### TASK DESCRIPTION
Each line in these records that contains "results" counts once. Give the number only.
··· INPUT FOR THIS TASK
From an optimization exercise on the open Yosys and OpenROAD flow, aimed at small area; shortcuts taken in it are not production practice.
The RTL was checked by simulation tests, not by an equivalence proof against the original design.
Power is estimated from default activity; no workload was simulated.

## amber
==> flow/design.v (excerpt) <==
module discardStat (
  input  logic                                  CLK,
  input  logic                                  reset,
  input  logic [discardPkg::WORD_BITS-1:0]       inData,
  input  logic                                  inValid,
  input  logic                                  inSof,
  input  logic                                  inEof,
  input  logic [discardPkg::CHANNEL_COUNT-1:0]  creditReturn,
  output logic                                  outValid,
  output logic [discardPkg::CHANNEL_BITS-1:0]   outChannel,
  output logic [discardPkg::WORD_BITS-1:0]       outData,
  output logic                                  outSof,
  output logic                                  outEof,
  input  logic                                  statRead,
  input  logic [discardPkg::STAT_ADDR_BITS-1:0] statAddr,
  output logic                                  statValid,
  output logic [discardPkg::COUNTER_BITS-1:0]   statData,
  input  logic                                  statWrite,
  input  logic [discardPkg::COUNTER_BITS-1:0]   statWriteData
);
  localparam int NCH = discardPkg::CHANNEL_COUNT;
  localparam int CB  = discardPkg::CREDIT_BITS;
  localparam int NCNT = 2 * NCH;
  logic [NCH-1:0][CB-1:0] credit;
  logic [NCH-1:0][CB-1:0] creditAvail;
  logic [CB-1:0] selCredit;
  logic [CB+1:0] creditDiff;
  logic          inFits;
  ...
For scale: ~1500 cells after synthesis, roughly 430 flip-flops, about 150 I/O pins, ~16000 um^2 of cells after synthesis.
export LEC_CHECK = 0
export CAP_MARGIN = 20
export CORE_MARGIN = 2
export CORE_UTILIZATION = 40
export CTS_BUF_LIST = sky130_fd_sc_hd__clkbuf_16
export CTS_CLUSTER_DIAMETER = 100
export CTS_CLUSTER_SIZE = 25
export GPL_TIMING_DRIVEN = 0
export PLACE_DENSITY = 0.8
export SLEW_MARGIN = 20
create_clock -name core_clock -period 5.0 [get_ports {CLK}]
standard.sh (not shown) runs the stock make flow with config.mk's settings and CLKGATE_MAP_FILE= SYNTH_SCRIPT=/design/flow/synth_recipe.tcl, a recipe that flattens the netlist after the stock synthesis.
==> flow/flow/run.sh <==
#!/bin/bash
# The standard layout with two changes:
#  - synthesis is the standard synthesis, except that ABC maps the logic
#    with flow/abc_area.script (area-oriented mapping) instead of ORFS's
#    speed script; registers, their names and cell types are unchanged;
#  - every input and output port gets the smallest buffer (buf_1) instead of
#    the one buffer_ports picks by default.
# Each tool's output goes to the ORFS logs under orfs/logs; make's own output
# goes to standard_flow.log here.
set -euo pipefail
here=$(pwd)
export BUFFER_PORTS_ARGS="-buffer_cell sky130_fd_sc_hd__buf_1"
{
  head -n 1 synth_recipe.tcl
  cat <<TCL
proc abc {args} {
  set i [lsearch -exact \$args -script]
  if { \$i >= 0 } { lset args [expr { \$i + 1 }] $here/flow/abc_area.script }
  yosys abc {*}\$args
}
TCL
  tail -n +2 synth_recipe.tcl
} > area_synth.tcl
sed "s#SYNTH_SCRIPT=[^ ]*#SYNTH_SCRIPT=$here/area_synth.tcl#" standard.sh > area_standard.sh
grep -q "SYNTH_SCRIPT=$here/area_synth.tcl" area_standard.sh
bash area_standard.sh > standard_flow.log 2>&1
==> flow/flow/abc_area.script <==
strash
&get -n
&fraig -x
&put
scorr
dc2
strash
&get -n
&b
&dch -f
&nf -R 1000 -a
&put
Inputs modified between amber and willow:
diff --git a/flow/config.mk b/flow/config.mk
--- a/flow/config.mk
+++ b/flow/config.mk
@@ -7,3 +7,3 @@
 export LEC_CHECK = 0
-export CAP_MARGIN = 20
+export CAP_MARGIN = 0
 export CORE_MARGIN = 2
@@ -14,3 +14,2 @@
 export GPL_TIMING_DRIVEN = 0
-export PLACE_DENSITY = 0.8
-export SLEW_MARGIN = 20
+export SLEW_MARGIN = 0
### Flow results
The part of the power in the clock network of willow falls short of that of amber by 1.2 points.
Share of total power in combinational logic essentially unchanged between willow and amber.
Re power of the clock network: amber and willow aren't equal, and the higher value belongs to amber.
| cell total after placement | willow vs amber | 8 lower |
amber and willow all finish clean.
Between willow and amber, it is willow whose instance area at placement is lower, by 190 um^2.
[compare] base=amber new=willow: via count of the routed design -3.0%, global-route usage rose 0.97 points, tapcell count held.
The final reports for willow and amber show actual transition at the worst max-transition pin higher in the former.
Diff amber -> willow | core utilization | decrease of 0.43 points
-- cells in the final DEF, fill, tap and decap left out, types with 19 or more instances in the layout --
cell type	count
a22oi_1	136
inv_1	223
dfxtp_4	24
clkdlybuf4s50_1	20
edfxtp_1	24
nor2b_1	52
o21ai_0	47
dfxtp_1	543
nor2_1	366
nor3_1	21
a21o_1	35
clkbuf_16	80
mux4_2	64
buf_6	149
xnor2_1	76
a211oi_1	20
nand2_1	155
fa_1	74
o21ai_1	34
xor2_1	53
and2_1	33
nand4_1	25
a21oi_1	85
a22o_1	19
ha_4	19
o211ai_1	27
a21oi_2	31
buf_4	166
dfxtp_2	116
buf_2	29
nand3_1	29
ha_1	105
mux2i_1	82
This is an optimization exercise on Yosys and OpenROAD, whose aim is small area, a short achievable clock period and few clock cycles per item, not a production implementation. Function was checked by simulation only, so behaviour that the tests miss may differ from the original. Power figures rest on the tool's default switching activity, not on a simulated workload.

==> flow/design.v <==
package rfc_pkg;
   localparam int DEPTH      = 16;
   localparam int ELEM_WIDTH = 32;
   localparam int PTR_W      = (DEPTH > 1) ? $clog2(DEPTH) : 1;
   localparam int CNT_W      = $clog2(DEPTH + 1);
   localparam int CAP_W      = 5;
   localparam int DATA_W     = 32;
   localparam int STAT_W     = 32;
   localparam int OCC_W      = 5;
   localparam logic [CAP_W-1:0] CAP_RESET = CAP_W'(16);
   localparam logic OP_ENQ = 1'b0;
   localparam logic OP_DEQ = 1'b1;
   localparam logic STATUS_DONE   = 1'b0;
   localparam logic STATUS_REJECT = 1'b1;
   typedef struct packed {
      logic clear;
      logic enq_ok;
      logic enq_full;
      logic deq_ok;
      logic deq_empty;
   } stat_evt_type;
   function automatic logic [CNT_W-1:0] eff_cap(input logic [CAP_W-1:0] cap);
      logic [CNT_W-1:0] res;
      if (cap == '0) begin
         res = CNT_W'(1);
      end else if (int'(cap) > DEPTH) begin
         res = CNT_W'(DEPTH);
      end else begin
         res = CNT_W'(cap);
      end
      eff_cap = res;
   endfunction
   function automatic logic [PTR_W-1:0] next_ptr(input logic [PTR_W-1:0] ptr,
                                                 input logic [CNT_W-1:0] cap);
      logic [CNT_W:0] nx;
      nx = (CNT_W+1)'(ptr) + (CNT_W+1)'(1);
      next_ptr = (nx >= (CNT_W+1)'(cap)) ? '0 : PTR_W'(nx);
   endfunction
endpackage
From an optimization exercise on the open Yosys and OpenROAD flow, aimed at small area; shortcuts taken in it are not production practice.
RTL that was checked went through simulation tests only; none was proved equivalent to the original.
No functional check of the RTL was part of run 6.
The flow treats the clock pin as an ideal source, which a real chip does not have.

## flow/design.v (module list and top-level ports; edited modules follow where they fit)
// module custom_instr_accum_mac: 1494 lines
// module custom_instr_accum_fa: 4 lines
// module custom_instr_accum_unit: 111 lines
module custom_instr_accum_unit #(
  parameter int unsigned       HART_COUNT     = 2,
  parameter int unsigned       ACC_COUNT      = 4,
  parameter int unsigned       DATA_W         = 32,
  parameter int unsigned       RESULT_LATENCY = 1,
  parameter logic [DATA_W-1:0] DEFAULT_RESULT = 32'hdeadbeef,
  localparam int unsigned      HID_W = (HART_COUNT > 1) ? $clog2(HART_COUNT) : 1,
  localparam int unsigned      SEL_W = (ACC_COUNT > 1) ? $clog2(ACC_COUNT) : 1
) (
  input  logic              clk,
  input  logic              rst,
  input  logic              valid_in,
  input  logic [HID_W-1:0]  hid_in,
  input  logic [4:0]        major_opcode_in,
  input  logic [2:0]        minor_opcode_in,
  input  logic [DATA_W-1:0] op1_in,
  input  logic [DATA_W-1:0] op2_in,
  input  logic [31:0]       imm_in,
  input  logic [6:0]        funct7_in,
  output logic [DATA_W-1:0] result_out,
  output logic [15:0]       illegal_count_out
);
  // ...
==> flow/flow/run.sh <==
#!/bin/bash
# Own layout flow: the standard ORFS flow with three changes.
#  1. Synthesis is synth_recipe.tcl unchanged except that ABC maps with
#     flow/abc_area.script (area-only mapping, no ABC buffering/upsizing);
#     OpenROAD's resizer does the timing repair afterwards.
#  2. Port buffers are the smallest buffer cell.
#  3. CTS uses small clock buffers and no dummy loads.
#  4. Synthesis leaves half adders to ABC (no ha cells).
#  5. Repair steps may not use the largest buffers (flow/hooks.tcl).
# Each tool's output goes to a log file of its own in this folder.
set -euo pipefail
W=$PWD
sed "s|@ABC_SCRIPT@|$W/flow/abc_area.script|; s|@FLOW_SYNTH@|$W/synth_recipe.tcl|" \
  flow/my_synth.tcl.in > my_synth.tcl
EXTRA=(
  "SYNTH_SCRIPT=$W/my_synth.tcl"
  "BUFFER_PORTS_ARGS=-buffer_cell sky130_fd_sc_hd__buf_1"
  "CTS_ARGS=-sink_clustering_enable -repair_clock_nets -dont_use_dummy_load -sink_clustering_size 8 -sink_clustering_max_diameter 50 -buf_list {sky130_fd_sc_hd__clkbuf_4}"
  "PRE_FLOORPLAN_TCL=$W/flow/hooks.tcl"
  "PRE_RESIZE_TCL=$W/flow/hooks.tcl"
  "PRE_CTS_TCL=$W/flow/hooks.tcl"
  "PRE_GLOBAL_ROUTE_TCL=$W/flow/hooks.tcl"
)
# Synthesis only: half adders stay plain gates for ABC (no ha cells), the
# platform's own don't-use list otherwise.
DU_PLATFORM="sky130_fd_sc_hd__probe_p_8 sky130_fd_sc_hd__probec_p_8 sky130_fd_sc_hd__lpflow_bleeder_1 sky130_fd_sc_hd__lpflow_clkbufkapwr_1 sky130_fd_sc_hd__lpflow_clkbufkapwr_16 sky130_fd_sc_hd__lpflow_clkbufkapwr_2 sky130_fd_sc_hd__lpflow_clkbufkapwr_4 sky130_fd_sc_hd__lpflow_clkbufkapwr_8 sky130_fd_sc_hd__lpflow_clkinvkapwr_1 sky130_fd_sc_hd__lpflow_clkinvkapwr_16 sky130_fd_sc_hd__lpflow_clkinvkapwr_2 sky130_fd_sc_hd__lpflow_clkinvkapwr_4 sky130_fd_sc_hd__lpflow_clkinvkapwr_8 sky130_fd_sc_hd__lpflow_decapkapwr_12 sky130_fd_sc_hd__lpflow_decapkapwr_3 sky130_fd_sc_hd__lpflow_decapkapwr_4 sky130_fd_sc_hd__lpflow_decapkapwr_6 sky130_fd_sc_hd__lpflow_decapkapwr_8 sky130_fd_sc_hd__lpflow_inputiso0n_1 sky130_fd_sc_hd__lpflow_inputiso0p_1 sky130_fd_sc_hd__lpflow_inputiso1n_1 sky130_fd_sc_hd__lpflow_inputiso1p_1 sky130_fd_sc_hd__lpflow_inputisolatch_1 sky130_fd_sc_hd__lpflow_isobufsrc_1 sky130_fd_sc_hd__lpflow_isobufsrc_16 sky130_fd_sc_hd__lpflow_isobufsrc_2 sky130_fd_sc_hd__lpflow_isobufsrc_4 sky130_fd_sc_hd__lpflow_isobufsrc_8 sky130_fd_sc_hd__lpflow_isobufsrckapwr_16 sky130_fd_sc_hd__lpflow_lsbuf_lh_hl_isowell_tap_1 sky130_fd_sc_hd__lpflow_lsbuf_lh_hl_isowell_tap_2 sky130_fd_sc_hd__lpflow_lsbuf_lh_hl_isowell_tap_4 sky130_fd_sc_hd__lpflow_lsbuf_lh_isowell_4 sky130_fd_sc_hd__lpflow_lsbuf_lh_isowell_tap_1 sky130_fd_sc_hd__lpflow_lsbuf_lh_isowell_tap_2 sky130_fd_sc_hd__lpflow_lsbuf_lh_isowell_tap_4"
bash standard.sh "${EXTRA[@]}" "DONT_USE_CELLS=$DU_PLATFORM sky130_fd_sc_hd__ha_1 sky130_fd_sc_hd__ha_2 sky130_fd_sc_hd__ha_4" synth > log_synth.txt 2>&1
bash standard.sh "${EXTRA[@]}" finish > log_finish.txt 2>&1
cp orfs/logs/sky130hd/custom_instr_accum_unit/base/*.log . 2>/dev/null || true
==> flow/flow/abc_area.script <==
&get -n
&st
&dch
&nf -R 1000
&put
topo
==> flow/flow/hooks.tcl <==
# Run before each step that repairs or sizes: keep buffering and sizing to
# small cells, so repair uses several small buffers rather than one large one.
set big {}
foreach lc [get_lib_cells sky130_fd_sc_hd__*] {
  set n [get_name $lc]
  if { [regexp {_(6|8|12|16)$} $n] && ![regexp {clkbuf|tap|fill|decap|diode} $n] } {
    lappend big $n
  }
}
set_dont_use $big
==> flow/flow/my_synth.tcl.in <==
# synth_recipe.tcl with ABC's mapping script replaced by an area-only one.
proc abc {args} {
  set i [lsearch -exact $args -script]
  if { $i >= 0 } { set args [lreplace $args [expr {$i + 1}] [expr {$i + 1}] @ABC_SCRIPT@] }
  yosys abc {*}$args
}
source @FLOW_SYNTH@
==> flow/standard.sh <==
#!/bin/bash
# synth_recipe.tcl (not shown) runs the flow's synth.tcl, then flattens the netlist and writes it again
# the make line also repeats each setting of config.mk as NAME=value (left out here)
make -C /OpenROAD-flow-scripts/flow DESIGN_CONFIG=/design/flow/config.mk WORK_HOME=/design/flow/orfs CLKGATE_MAP_FILE= SYNTH_SCRIPT=/design/flow/synth_recipe.tcl "${@:-finish}"
==> flow/config.mk <==
export PLATFORM = sky130hd
export DESIGN_NAME = custom_instr_accum_unit
export DESIGN_NICKNAME = custom_instr_accum_unit
export VERILOG_FILES = /design/flow/design.v
export SDC_FILE = /design/flow/constraint.sdc
export NUM_CORES = 4
export LEC_CHECK = 0
export ABC_AREA = 1
export CAP_MARGIN = 10
export CELL_PAD_IN_SITES_DETAIL_PLACEMENT = 1
export CELL_PAD_IN_SITES_GLOBAL_PLACEMENT = 1
export CORE_MARGIN = 2
export CORE_UTILIZATION = 35
export GPL_TIMING_DRIVEN = 0
export PLACE_DENSITY = 0.5
export SLEW_MARGIN = 10
export SYNTH_HIERARCHICAL = 1
export SYNTH_MINIMUM_KEEP_SIZE = 0
==> flow/constraint.sdc <==
create_clock -name core_clock -period 10.0 [get_ports {clk}]
set_input_delay 2.0000 -clock core_clock [delete_from_list [all_inputs] [get_ports {clk}]]
set_output_delay 2.0000 -clock core_clock [all_outputs]
set_load 0.01 [all_outputs]
What follows belongs to an exercise in optimizing a design on an open flow for a short achievable clock period and few clock cycles; a production flow would make more cautious choices.
In this exercise RTL edits were held to simulation tests only and were not proved equivalent to the original.

### flow/flow/run.sh
#!/bin/bash
# The standard layout, with repair_timing aiming well below the 12 ns clock so that it
# sizes and buffers the critical paths (it fixes the worst 15% of endpoints to bound run
# time), on a larger core with the cells spread more evenly so that the memory's read
# trees route; global routing may leave light overflow for detailed routing to resolve.
set -euo pipefail
bash standard.sh SETUP_SLACK_MARGIN=8 TNS_END_PERCENT=15 CORE_UTILIZATION=26 PLACE_DENSITY=0.45 \
  'GLOBAL_ROUTE_ARGS=-congestion_iterations 20 -congestion_report_iter_step 5 -allow_congestion -verbose' \
  finish > standard_flow.log 2>&1
### flow/standard.sh
#!/bin/bash
# synth_recipe.tcl (not shown) runs the flow's synth.tcl, then flattens the netlist and writes it again
# the make line also repeats each setting of config.mk as NAME=value (left out here)
make -C /OpenROAD-flow-scripts/flow DESIGN_CONFIG=/design/flow/config.mk WORK_HOME=/design/flow/orfs CLKGATE_MAP_FILE= SYNTH_SCRIPT=/design/flow/synth_recipe.tcl "${@:-finish}"
### flow/config.mk
export PLATFORM = sky130hd
export DESIGN_NAME = cpu_system
export DESIGN_NICKNAME = cpu_system
export VERILOG_FILES = /design/flow/design.v
export SDC_FILE = /design/flow/constraint.sdc
export NUM_CORES = 4
export LEC_CHECK = 0
export CAP_MARGIN = 20
export CORE_MARGIN = 2
export CORE_UTILIZATION = 30
export SLEW_MARGIN = 20
### flow/constraint.sdc
create_clock -name core_clock -period 12.0 [get_ports {CLK}]
set_input_delay 2.4000 -clock core_clock [delete_from_list [all_inputs] [get_ports {CLK}]]
set_output_delay 2.4000 -clock core_clock [all_outputs]
set_load 0.01 [all_outputs]
From an optimization exercise on the open Yosys and OpenROAD flow, aimed at small area; shortcuts taken in it are not production practice.
Where RTL was checked, it was by simulation tests only, not by an equivalence proof against the original.
Power is estimated from default activity; no workload was simulated.

## job 101
Design tcp_offload, start of the top module:
module tcp_offload (
    input  logic                i_clk,
    input  logic                i_reset,
    input  logic [39:0]         i_cpu_req,
    output logic [33:0]         o_cpu_rsp,
    input  logic [9:0]          i_rx,
    output logic [9:0]          o_tx
);
Size in the first run: roughly 930 flip-flops, roughly 96 I/O pins, roughly 35,000 µm² of cells after synthesis.
Settings: LEC_CHECK=0, CAP_MARGIN=20, CORE_MARGIN=2, CORE_UTILIZATION=65, PLACE_DENSITY=0.75, SLEW_MARGIN=20, CTS_ARGS=-sink_clustering_enable -repair_clock_nets -dont_use_dummy_load -buf_list "sky130_fd_sc_hd__clkbuf_4" -sink_clustering_size 10 -sink_clustering_max_diameter 40, BUFFER_PORTS_ARGS=-buffer_cell sky130_fd_sc_hd__buf_1; clock period 5.0 ns.
standard.sh (not shown) runs the stock make flow with config.mk's settings and CLKGATE_MAP_FILE= SYNTH_SCRIPT=/design/flow/synth_recipe.tcl, a recipe that flattens the netlist after the stock synthesis.
==> flow/flow/run.sh <==
#!/bin/bash
cat >> config.mk <<'EOF'
export CTS_ARGS = -sink_clustering_enable -repair_clock_nets -dont_use_dummy_load -buf_list "sky130_fd_sc_hd__clkbuf_4" -sink_clustering_size 10 -sink_clustering_max_diameter 40
export BUFFER_PORTS_ARGS = -buffer_cell sky130_fd_sc_hd__buf_1
EOF
bash standard.sh > standard.log 2>&1
Job 101 completed end to end with timing, DRC and antenna clean.
Here is what was changed in the inputs of job 102 compared with job 101.
diff --git a/flow/design.v b/flow/design.v
--- a/flow/design.v
+++ b/flow/design.v
@@ -55,15 +55,14 @@
     assign c_wr   = i_cpu_req[38];
     assign c_addr = i_cpu_req[37:32];
     assign c_wd   = i_cpu_req[31:0];
     logic        st_pay_q;
     logic [1:0]  hcnt_q;         
     logic [31:0] hdr_q;
     logic        p_v_q, p_l_q, pv_q;
-    logic [7:0]  p_d_q;
     always_ff @(posedge i_clk) begin
         if (rst) begin
             st_pay_q <= 1'b0;
             hcnt_q <= 2'd0;
             p_v_q <= 1'b0;
             pv_q <= 1'b0;
         end else begin
@@ -83,42 +82,36 @@
                     hcnt_q <= 2'd0;
                     if (rx_l) st_pay_q <= 1'b0;
                 end
             end
         end
     end
     always_ff @(posedge i_clk) begin
-        p_d_q <= rx_d;
         p_l_q <= rx_l;
         if (rx_v && !st_pay_q) hdr_q <= {hdr_q[23:0], rx_d};
     end
-    logic [3:0]       s_busy_q;      
     logic [3:0]       s_full_q;      
     logic [3:0]       s_lenm1_q [4];
     logic [15:0]      s_remote_q [4];
     logic [15:0]      port_q [4];
     logic [3:0]       en_q;
-    logic [3:0] match, m1;
+    logic [3:0] match;
     logic       found;
     logic [1:0] msel;
     logic       hit_q;
     logic [1:0] sel_q;           
     logic [1:0] cur_sel;
     logic       cur_hit;
     logic       drop_q;
     logic       r_v_q, r_l_q;
     logic [4:0] wp_q;
     always_comb begin
         for (int i = 0; i < 4; i++) begin
-            match[i] = en_q[i] & ~s_busy_q[i] & (port_q[i] == hdr_q[15:0]);
+            match[i] = en_q[i] & ~s_full_q[i] & (port_q[i] == hdr_q[15:0]);
         end
-        m1[0] = match[0];
-        m1[1] = match[1] & ~match[0];
-        m1[2] = match[2] & ~match[1] & ~match[0];
-        m1[3] = match[3] & ~match[2] & ~match[1] & ~match[0];
         found = |match;
         msel = {~match[0] & ~match[1], ~match[0] & (match[1] | ~match[2])};
     end
     assign cur_hit = pv_q ? found : hit_q;
     assign cur_sel = pv_q ? msel : sel_q;
     always_ff @(posedge i_clk) begin
         if (rst) begin
@@ -132,35 +125,39 @@
             else if (pv_q) hit_q <= found;
         end
     end
     always_ff @(posedge i_clk) begin
         sel_q <= cur_sel;
         r_l_q <= p_l_q;
         for (int i = 0; i < 4; i++) begin
-            if (pv_q && m1[i]) s_remote_q[i] <= hdr_q[31:16];
+            if (pv_q && !s_full_q[i]) s_remote_q[i] <= hdr_q[31:16];
         end
     end
     logic [3:0]   r_hit;         
     logic         w_en;
     logic [3:0]   last_row;
     logic [127:0] buf_q [4];
     logic [3:0]   shift;
     always_comb begin
         for (int i = 0; i < 4; i++) r_hit[i] = r_v_q & (sel_q == 2'(i));
     end
-    assign w_en = p_v_q & cur_hit & (pv_q | ~wp_q[4]);
-    assign last_row = pv_q ? 4'd0 : (wp_q[3:0] | {4{wp_q[4]}});
+    logic       d_pay, d_first;
+    logic [3:0] done_s;
+    assign d_pay = st_pay_q & rx_v;
+    assign d_first = hcnt_q[0];
+    assign w_en = d_pay & (d_first | ~wp_q[4]);
+    assign last_row = d_first ? 4'd0 : (wp_q[3:0] | {4{wp_q[4]}});
     always_ff @(posedge i_clk) begin
-        if (p_v_q && cur_hit) begin
-            if (pv_q) wp_q <= 5'd1;
+        if (d_pay) begin
+            if (d_first) wp_q <= 5'd1;
             else if (!wp_q[4]) wp_q <= wp_q + 5'd1;
         end
         for (int i = 0; i < 4; i++) begin
-            if (p_v_q && cur_hit && p_l_q && cur_sel == 2'(i)) s_lenm1_q[i] <= last_row;
-            if (shift[i]) buf_q[i] <= {buf_q[i][119:0], p_d_q};
+            if (d_pay && rx_l && (!s_full_q[i] || done_s[i])) s_lenm1_q[i] <= last_row;
+            if (shift[i]) buf_q[i] <= {buf_q[i][119:0], rx_d};
         end
     end
     logic       g;
     logic [3:0] gnt_q;           
     logic [1:0] ptr_q;           
     logic [5:0] ph_q;            
     logic [3:0] row_q;           
@@ -194,15 +191,16 @@
     assign pay = ph_q[5];
     always_comb begin
         hrot = 1'b0;
         for (int k = 0; k < 5; k++) hrot = hrot | (ph_q[k] & (4'(k) >= thr));
     end
     always_comb begin
         for (int i = 0; i < 4; i++) begin
-            shift[i] = (w_en & (cur_sel == 2'(i))) | (gnt_q[i] & (pay | hrot));
+            shift[i] = (w_en & ~s_full_q[i]) | (gnt_q[i] & (pay | hrot));
+            done_s[i] = gnt_q[i] & done;
         end
     end
     assign done = pay & (row_q == x);
     always_comb begin
         tbyte = 8'd0;
         for (int i = 0; i < 4; i++) begin
             ys[i] = (port_q[i][15:8] & {8{ph_q[1]}}) | (port_q[i][7:0] & {8{ph_q[2]}}) |
@@ -216,34 +214,28 @@
     always_ff @(posedge i_clk) begin
         if (rst) begin
             gnt_q <= 4'd0;
             ptr_q <= 2'd0;
             tv_q <= 1'b0;
             tl_q <= 1'b0;
             td_q <= 8'd0;
-            s_busy_q <= 4'd0;
             s_full_q <= 4'd0;
         end else begin
             tv_q <= g & ~ph_q[0];
             tl_q <= g & done;
             td_q <= tbyte;
             if (g) begin
                 if (done) gnt_q <= 4'd0;
             end else if (pick_found) begin
                 gnt_q <= 4'd1 << pick;
                 ptr_q <= pick;
             end
             for (int i = 0; i < 4; i++) begin
-                if (r_hit[i]) begin
-                    s_busy_q[i] <= 1'b1;
-                    if (r_l_q) s_full_q[i] <= 1'b1;
-                end else if (gnt_q[i] && done) begin
-                    s_busy_q[i] <= 1'b0;
-                    s_full_q[i] <= 1'b0;
-                end
+                if (r_hit[i] && r_l_q) s_full_q[i] <= 1'b1;
+                else if (gnt_q[i] && done) s_full_q[i] <= 1'b0;
             end
         end
     end
     always_ff @(posedge i_clk) begin
         ph_q <= g ? {ph_q[5] | ph_q[4], ph_q[3:0], 1'b0} : 6'd1;
         row_q <= pay ? row_q + 4'd1 : 4'd0;
     end
==> summary.txt <==
- Taking job 101 as the reference, in job 102 die boundary width was more or less identical, first-pass GRT wire length went down by 1700 µm.
- The higher total routing usage reported by global routing came out of job 101.
- Number of buffer and inverter stages on the critical path sits higher in job 102 than in job 101.
- Taking job 101 as the reference point, the synthesized area of job 102 rises by 0.41%.
- Of the two values seen for timing endpoint of the critical path, buf_q[1][55] was produced by job 101 and buf_q[0][19] by job 102.
- In job 102, the fraction of the mapped netlist area in simple logic gates came out 0.45 points above the value in job 101.
- Die area grows slightly when moving from job 101 to job 102.
- Comparing job 101 and job 102, the higher net switching power figure is on job 101.
- Total of clock buffers placed in the layout in job 102 is 3 higher than in job 101
No functional check of the RTL was part of job 102.

what the ideal ports hide:
The results above use ideal ports. As a check the final layouts listed here were re-extracted and re-timed, cells and wires unchanged.
Step 1 sets driving cells, clkbuf_16 on the clock port and buf_2 on the other inputs (assumed; they add their load-dependent delay and slew).
Step 2 adds t to the input delays and takes it off the output delays; t is the mean of the earliest and latest rising clock arrival at the registers after step 1. Input paths then give back, and output paths get back, about the clock's delay inside the block.
Three values: ideal, step 1, step 2; two values: the first two.
run	t, ns	setup WS [ns]	worst data-port slew with drivers (ns)
job 101	0.932	0.495 / 0.495 / 0.495	0.07
job 102	0.944	0.486 / 0.486 / 0.486	0.09
After both steps setup and hold are still met in every run listed.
······
### SOLVED PROBLEM
2